Required action ::
Go through the entries below and copy each line that holds the word "parameter".
================
**src/rtl/apb_txrx_slave.sv**
```systemverilog
// ============================================================================
// apb_txrx_slave
// APB register slave bridging a CPU to Transmit/Receive blocks via two FIFOs.
// Revision: 1.0
// ============================================================================
`timescale 1ns/1ps
`default_nettype none

module apb_txrx_slave #(
    parameter int DATA_W   = 8,
    parameter int TX_DEPTH = 4,
    parameter int RX_DEPTH = 4
) (
    input  logic              pclk,
    input  logic              npreset,
    input  logic              psel,
    input  logic              penable,
    input  logic              pwrite,
    input  logic [3:0]        paddr,
    input  logic [DATA_W-1:0] pwdata,
    output logic [DATA_W-1:0] prdata,
    output logic              pready,
    output logic              pslverr,
    output logic              transmit,
    output logic [DATA_W-1:0] tx_data,
    input  logic              tx_done,
    input  logic              receive,
    input  logic [DATA_W-1:0] rx_data,
    output logic              rx_done,
    output logic              rx_interrupt,
    output logic              tx_interrupt
);

    localparam int TX_AW = $clog2(TX_DEPTH);
    localparam int RX_AW = $clog2(RX_DEPTH);
    localparam logic [TX_AW:0] TX_PTR_ONE = 1;
    localparam logic [RX_AW:0] RX_PTR_ONE = 1;

    localparam logic [1:0] ADDR_DATA   = 2'd0;
    localparam logic [1:0] ADDR_STATUS = 2'd1;
    localparam logic [1:0] ADDR_IRQ_EN = 2'd2;

    typedef enum logic [1:0] {IDLE, SETUP, ACCESS} apb_state_t;
    typedef enum logic       {TX_IDLE, TX_BUSY}    tx_state_t;

    apb_state_t apb_state_q, apb_state_d;
    tx_state_t  tx_state_q,  tx_state_d;

    logic [DATA_W-1:0] tx_mem [TX_DEPTH];
    logic [DATA_W-1:0] rx_mem [RX_DEPTH];
    logic [TX_AW:0]    tx_wptr_q, tx_rptr_q;
    logic [RX_AW:0]    rx_wptr_q, rx_rptr_q;

    logic              overrun_q;
    logic [1:0]        irq_en_q;
    logic [1:0]        addr_q;
    logic              write_q;
    logic [DATA_W-1:0] prdata_q, rdata_d;
    logic              pslverr_q, err_d;
    logic              pready_q;
    logic [DATA_W-1:0] tx_data_q;
    logic              rx_done_q, rx_irq_q, tx_irq_q;

    logic tx_empty, tx_full, rx_empty, rx_full;
    logic setup_done, xfer_ok;
    logic tx_push, tx_pop, rx_push, rx_pop, rx_drop;
    logic irq_wr, clr_wr;
    logic addr_unused;

    assign addr_unused = ^paddr[1:0];

    assign tx_empty = (tx_wptr_q == tx_rptr_q);
    assign tx_full  = (tx_wptr_q[TX_AW] != tx_rptr_q[TX_AW]) &&
                      (tx_wptr_q[TX_AW-1:0] == tx_rptr_q[TX_AW-1:0]);
    assign rx_empty = (rx_wptr_q == rx_rptr_q);
    assign rx_full  = (rx_wptr_q[RX_AW] != rx_rptr_q[RX_AW]) &&
                      (rx_wptr_q[RX_AW-1:0] == rx_rptr_q[RX_AW-1:0]);

    // Errors and read data are resolved on entry to ACCESS; side effects
    // are applied on the edge that closes the ACCESS cycle.
    assign setup_done = (apb_state_q == SETUP) && psel && penable;
    assign xfer_ok    = (apb_state_q == ACCESS) && !pslverr_q;
    assign tx_push    = xfer_ok &&  write_q && (addr_q == ADDR_DATA);
    assign rx_pop     = xfer_ok && !write_q && (addr_q == ADDR_DATA);
    assign irq_wr     = xfer_ok &&  write_q && (addr_q == ADDR_IRQ_EN);
    assign clr_wr     = xfer_ok &&  write_q && (addr_q == 2'd3) && pwdata[4];
    assign tx_pop     = (tx_state_q == TX_BUSY) && tx_done;
    // A pop in the same cycle frees the slot the incoming word needs.
    assign rx_push    = receive && (!rx_full || rx_pop);
    assign rx_drop    = receive && rx_full && !rx_pop;

    always_comb begin
        apb_state_d = apb_state_q;
        case (apb_state_q)
            IDLE:    if (psel && !penable) apb_state_d = SETUP;
            SETUP: begin
                if (!psel)        apb_state_d = IDLE;
                else if (penable) apb_state_d = ACCESS;
            end
            ACCESS:  apb_state_d = IDLE;
            default: apb_state_d = IDLE;
        endcase
    end

    always_comb begin
        err_d   = 1'b0;
        rdata_d = '0;
        case (paddr[3:2])
            ADDR_DATA: begin
                if (pwrite)        err_d = tx_full;
                else if (rx_empty) err_d = 1'b1;
                else               rdata_d = rx_mem[rx_rptr_q[RX_AW-1:0]];
            end
            ADDR_STATUS: begin
                if (pwrite) err_d = 1'b1;
                else        rdata_d[4:0] = {overrun_q, tx_full, tx_empty, rx_full, rx_empty};
            end
            ADDR_IRQ_EN: begin
                if (!pwrite) rdata_d[1:0] = irq_en_q;
            end
            default: begin
                if (!pwrite) err_d = 1'b1;
            end
        endcase
    end

    always_ff @(posedge pclk or negedge npreset) begin
        if (!npreset) begin
            apb_state_q <= IDLE;
            pready_q    <= 1'b0;
            pslverr_q   <= 1'b0;
            prdata_q    <= '0;
            addr_q      <= 2'd0;
            write_q     <= 1'b0;
        end else begin
            apb_state_q <= apb_state_d;
            pready_q    <= setup_done;
            pslverr_q   <= setup_done ? err_d : 1'b0;
            prdata_q    <= setup_done ? rdata_d : '0;
            if (setup_done) begin
                addr_q  <= paddr[3:2];
                write_q <= pwrite;
            end
        end
    end

    always_comb begin
        tx_state_d = tx_state_q;
        case (tx_state_q)
            TX_IDLE: if (!tx_empty) tx_state_d = TX_BUSY;
            TX_BUSY: if (tx_done)   tx_state_d = TX_IDLE;
            default: tx_state_d = TX_IDLE;
        endcase
    end

    always_ff @(posedge pclk or negedge npreset) begin
        if (!npreset) begin
            tx_state_q <= TX_IDLE;
            tx_data_q  <= '0;
        end else begin
            tx_state_q <= tx_state_d;
            if (tx_state_q == TX_IDLE && !tx_empty)
                tx_data_q <= tx_mem[tx_rptr_q[TX_AW-1:0]];
        end
    end

    always_ff @(posedge pclk or negedge npreset) begin
        if (!npreset) begin
            tx_wptr_q <= '0;
            tx_rptr_q <= '0;
            rx_wptr_q <= '0;
            rx_rptr_q <= '0;
            overrun_q <= 1'b0;
            irq_en_q  <= 2'b00;
            rx_done_q <= 1'b0;
            rx_irq_q  <= 1'b0;
            tx_irq_q  <= 1'b0;
        end else begin
            if (tx_push) tx_wptr_q <= tx_wptr_q + TX_PTR_ONE;
            if (tx_pop)  tx_rptr_q <= tx_rptr_q + TX_PTR_ONE;
            if (rx_push) rx_wptr_q <= rx_wptr_q + RX_PTR_ONE;
            if (rx_pop)  rx_rptr_q <= rx_rptr_q + RX_PTR_ONE;
            if (rx_drop)     overrun_q <= 1'b1;
            else if (clr_wr) overrun_q <= 1'b0;
            if (irq_wr) irq_en_q <= pwdata[1:0];
            rx_done_q <= rx_push;
            rx_irq_q  <= irq_en_q[0] & (!rx_empty | overrun_q);
            tx_irq_q  <= irq_en_q[1] & tx_empty;
        end
    end

    // FIFO storage carries no reset; emptiness is defined by the pointers.
    always_ff @(posedge pclk) begin
        if (tx_push) tx_mem[tx_wptr_q[TX_AW-1:0]] <= pwdata;
        if (rx_push) rx_mem[rx_wptr_q[RX_AW-1:0]] <= rx_data;
    end

    assign prdata       = prdata_q;
    assign pready       = pready_q;
    assign pslverr      = pslverr_q;
    assign transmit     = (tx_state_q == TX_BUSY);
    assign tx_data      = tx_data_q;
    assign rx_done      = rx_done_q;
    assign rx_interrupt = rx_irq_q;
    assign tx_interrupt = tx_irq_q;

endmodule

`default_nettype wire

```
================
Reply to the task ::
    parameter int DATA_W   = 8,
    parameter int TX_DEPTH = 4,
    parameter int RX_DEPTH = 4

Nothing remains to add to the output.